Source records.

==> inputs of 03-20 <==
## alu
module alu(OPA, OPB, CIN,INP_VALID, CLK, RST, CMD, CE, MODE, COUT, OFLOW, RES, G, E, L, ERR);
Settings: LEC_CHECK=0, CAP_MARGIN=20, CORE_MARGIN=2, CORE_UTILIZATION=71, CTS_CLUSTER_DIAMETER=29, CTS_CLUSTER_SIZE=37, HOLD_SLACK_MARGIN=-0.09, PLACE_DENSITY=0.65, SLEW_MARGIN=20; clock period 5.71 ns.
run.sh (not shown) runs the stock make flow with config.mk's settings and CLKGATE_MAP_FILE=.
==> inputs of 06-15, as changes to 03-20 <==
Settings changed: ABC_AREA from default to 0, CAP_MARGIN 20 to 0, CORE_ASPECT_RATIO from default to 1.43, CORE_UTILIZATION 71 to 67, CTS_CLUSTER_DIAMETER 29 to default, CTS_CLUSTER_SIZE 37 to default, GPL_ROUTABILITY_DRIVEN from default to 1, HOLD_SLACK_MARGIN -0.09 to default, PLACE_DENSITY 0.65 to 0.61, SETUP_SLACK_MARGIN from default to 0.17, TNS_END_PERCENT from default to 10.
==> flow/constraint.sdc (replaced) <==
create_clock -name core_clock -period 5.46 [get_ports {CLK}]
set_input_delay 1.0920 -clock core_clock [delete_from_list [all_inputs] [get_ports {CLK}]]
set_output_delay 1.0920 -clock core_clock [all_outputs]
set_load 0.01 [all_outputs]
==> inputs of 02-18, as changes to 03-20 <==
Settings changed: CELL_PAD_IN_SITES_GLOBAL_PLACEMENT from default to 1, CORE_UTILIZATION 71 to 39, CTS_CLUSTER_DIAMETER 29 to 394, CTS_CLUSTER_SIZE 37 to 100, HOLD_SLACK_MARGIN -0.09 to default, PLACE_DENSITY 0.65 to default.
==> flow/constraint.sdc (replaced) <==
create_clock -name core_clock -period 8.0 [get_ports {CLK}]
set_input_delay 1.6000 -clock core_clock [delete_from_list [all_inputs] [get_ports {CLK}]]
set_output_delay 1.6000 -clock core_clock [all_outputs]
set_load 0.01 [all_outputs]
==> impl_metrics.toml <==
# yosys + openroad results
[die]
initial_core_util = 0.394

[status]
status = "timing/DRC/antenna clean"

[place]
postPlaceCellArea_mm2 = 0.0112
dpl.hpwl_um = 32400
pre_cts_slack_ps = 554

[cts]
postCtsSetupBuffers = 0

[global_route]
grtUsageMet2 = 0.475
That was 02-18.
==> impl_metrics.toml <==
# yosys + openroad results
[sta]
max_slew_margin = 0.300
setup_ws_ps = -400
setup_viol = 9

[cts]
postCtsSetupBuffers = 10

[status]
status = "complete, but fails checks"
failed_checks = "setup timing"

[min_path]
hp-class = "reg2reg"

[place]
dpl.hpwl_um = 31000
pre_cts_slack_ps = -1040
postPlaceCellArea_mm2 = 0.0120

[global_route]
grtUsageMet2 = 0.848
That was 06-15.
==> impl_metrics.toml <==
# flow metrics
[status]
haltStage = "global routing (5_1_grt)"
status = "stopped before the end"
tool.error = "[ERROR GRT-0232] Routing congestion too high. Check the congestion heatmap in the GUI."

[global_route]
grtUsageMet2 = 0.928

[place]
dpl.hpwl_um = 31600
pre_cts_slack_ps = -1050
postPlaceCellArea_mm2 = 0.0119

[cts]
postCtsSetupBuffers = 20

[die]
initial_core_util = 0.730

[synth]
yosys.cell_types.count = 94
That was 03-20.

* * *

==> zinc: inputs <==
==> flow/design.v <==
module alu(OPA, OPB, CIN,INP_VALID, CLK, RST, CMD, CE, MODE, COUT, OFLOW, RES, G, E, L, ERR);
    input ['d8-1:0] OPA, OPB;
    input CLK, RST, CE, MODE, CIN;
    input [1:0] INP_VALID;
    input ['d4-1:0] CMD;
    output reg ['d16-1:0] RES;
    output reg COUT;
    output reg OFLOW;
    output reg G;
    output reg E;
    output reg L;
    output reg ERR;
    reg ['d16-1:0] RES_next;
    reg COUT_next, OFLOW_next, G_next, E_next, L_next, ERR_next;
    reg ['d16-1:0] res_t;
    reg cout_t, oflow_t, g_t, e_t, l_t, err_t;
    always @(posedge CLK or posedge RST) begin
        if (RST) begin
            RES <= {'d16{1'b0}};
            COUT <= 1'b0;
            OFLOW <= 1'b0;
            G <= 1'b0;
            E <= 1'b0;
            L <= 1'b0;
            ERR <= 1'b0;
        end
        else begin
                RES <= RES_next;
                COUT <= COUT_next;
                OFLOW <= OFLOW_next;
                G <= G_next;
                E <= E_next;
                L <= L_next;
                ERR <= ERR_next;
        end
    end
    always @(posedge CLK) begin
        res_t = {'d16{1'b0}};
        cout_t = 1'b0;
        oflow_t = 1'b0;
        g_t = 1'b0;
        e_t = 1'b0;
        l_t = 1'b0;
        err_t = 1'b0;
        if (CE) begin
            if (MODE) begin
                case (CMD)
                   'd0: begin
                        if (INP_VALID == 'b11) begin
                            res_t = OPA+ OPB;
                            cout_t = res_t[8]; 
                        end
                   end
                   'd1: begin
                        if (INP_VALID == 'b11) begin
                            oflow_t = (OPA < OPB);
                            res_t = OPA - OPB;
                        end
                   end
                   'd2: begin
                        if (INP_VALID == 'b11) begin
                            res_t = OPA + OPB + CIN;
                            cout_t = res_t[8];
                        end
                   end
                   'd3: begin
                        if (INP_VALID == 'b11) begin
                            oflow_t = (OPA < (OPB + CIN));
                            res_t = OPA - OPB - CIN;
                        end
                   end
                   'd4:  begin
                        if (INP_VALID[0] == 'b1) begin
                            res_t = OPA + 1;
                        end
                   end
                   'd5: begin
                        if (INP_VALID[0] == 'b1) begin
                            res_t = OPA - 1;
                            if (OPA == {'d8{1'b0}}) oflow_t = 1;
                        end
                   end
                   'd6: begin
                        if (INP_VALID[1] == 'b1) begin
                            res_t = OPB + 1;
                        end
                   end
                   'd7: begin
                        if (INP_VALID[1] == 'b1) begin
                            res_t = OPB - 1;
                            if (OPB == {'d8{1'b0}}) oflow_t = 1;
                        end
                   end
                   'd8: begin
                        if (INP_VALID == 'b11) begin
                            if (OPA == OPB) begin
                                e_t = 1'b1;
                                g_t = 1'b0;
                                l_t = 1'b0;
                            end
                            else if (OPA > OPB) begin
                                e_t = 1'b0;
                                g_t = 1'b1;
                                l_t = 1'b0;
                            end
                            else begin
                                e_t = 1'b0;
                                g_t = 1'b0;
                                l_t = 1'b1;
                            end
                        end
                   end
                   'd9: begin
                        if (INP_VALID == 'b11) begin
                            res_t = (OPA + 1) * (OPB + 1);
                        end
                   end
                   'd10: begin
                        if (INP_VALID == 'b11) begin
                            res_t = (OPA << 1) * (OPB);
                        end
                   end
                   'd11: begin
                        if (INP_VALID == 'b11) begin
                            res_t = $signed(OPA) + $signed(OPB);
                            oflow_t =((OPA[7] == OPB[7]) && (res_t[7] != OPA[7]));
                            cout_t = res_t[8];
                            if ($signed(res_t) < 0) l_t = 1'b1;
                            else if ($signed(res_t) > 0) g_t = 1'b1;
                            else e_t = 1'b1;
                        end
                   end
                   'd12: begin
                        if (INP_VALID == 'b11) begin
                            res_t = $signed(OPA) - $signed(OPB);
                            oflow_t = ((OPA[7] != OPB[7]) && (res_t[7] != OPA[7]));
                            cout_t = res_t[8];
                            if ($signed(res_t) < 0) l_t = 1'b1;
                            else if ($signed(res_t) > 0) g_t = 1'b1;
                            else e_t = 1'b1;
                        end
                   end
                   default:;
               endcase
            end
            else begin
                case (CMD)
                    'd0:begin
                        if (INP_VALID == 'b11) res_t = {1'b0, OPA & OPB};
                    end
                    'd1:begin
                        if (INP_VALID == 'b11) res_t = {1'b0, ~(OPA & OPB)};
                    end
                    'd2:begin
                        if (INP_VALID == 'b11)res_t = {1'b0, OPA | OPB};
                    end
                    'd3:begin
                        if (INP_VALID == 'b11)res_t = {1'b0, ~(OPA | OPB)};
                    end
                    'd4:begin
                        if (INP_VALID == 'b11) res_t = {1'b0, OPA ^ OPB};
                    end
                    'd5:begin
                        if (INP_VALID == 'b11) res_t = {1'b0, ~(OPA ^ OPB)};
                    end
                    'd6:begin
                        if (INP_VALID[0] == 'b1)
                            res_t = ~OPA &{'d8 {1'b1}};
                    end
                    'd7:begin
                        if (INP_VALID[1] == 'b1)
                            res_t =  ~OPB&{'d8{1'b1}};
                    end
                    'd8:begin
                        if (INP_VALID[0] == 'b1)
                            res_t = (OPA >> 1) &{'d8{1'b1}} ;
                    end
                    'd9:begin
                        if (INP_VALID[0] == 'b1)
                            res_t = (OPA << 1)&{'d8{1'b1}};
                    end
                    'd10:begin
                        if (INP_VALID[1] == 'b1)
                            res_t = (OPB >> 1)&{'d8{1'b1}};
                    end
                    'd11:begin
                        if (INP_VALID[1] == 'b1)
                            res_t = (OPB << 1)&{'d8{1'b1}};
                    end
                    'd12:begin
                        if (INP_VALID == 'b11) begin
                            if (!(|OPB['d8-1:'d2+1])) begin
                                res_t = ((OPA <<  OPB['d2:0]) | (OPA >> ('d8 -  OPB['d2:0])))&{'d8{1'b1}};
                            end
                            else err_t = 1'b1;
                        end
                    end
                    'd13:begin
                        if (INP_VALID == 'b11) begin
                            if (!(|OPB['d8-1:'d2+1])) begin
                                res_t = ((OPA >> OPB['d2:0]) | (OPA << ('d8 - OPB['d2:0]))) &{'d8{1'b1}};
                            end
                            else err_t = 1'b1;
                        end
                    end
                    default: ;
                endcase
            end
            if(!(MODE == 1 && (CMD == 'd10 || CMD == 'd9 || CMD == 'd12 || CMD == 'd11)))
                res_t = res_t & {'d8{1'b1}};
        end
        RES_next <= res_t;
        COUT_next <= cout_t;
        OFLOW_next <= oflow_t;
        G_next <= g_t;
        E_next <= e_t;
        L_next <= l_t;
        ERR_next <= err_t;
    end
endmodule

Task directions. The lines in the records above that include the word "name" must be copied out.

Answer for the task.
create_clock -name core_clock -period 5.46 [get_ports {CLK}]
create_clock -name core_clock -period 8.0 [get_ports {CLK}]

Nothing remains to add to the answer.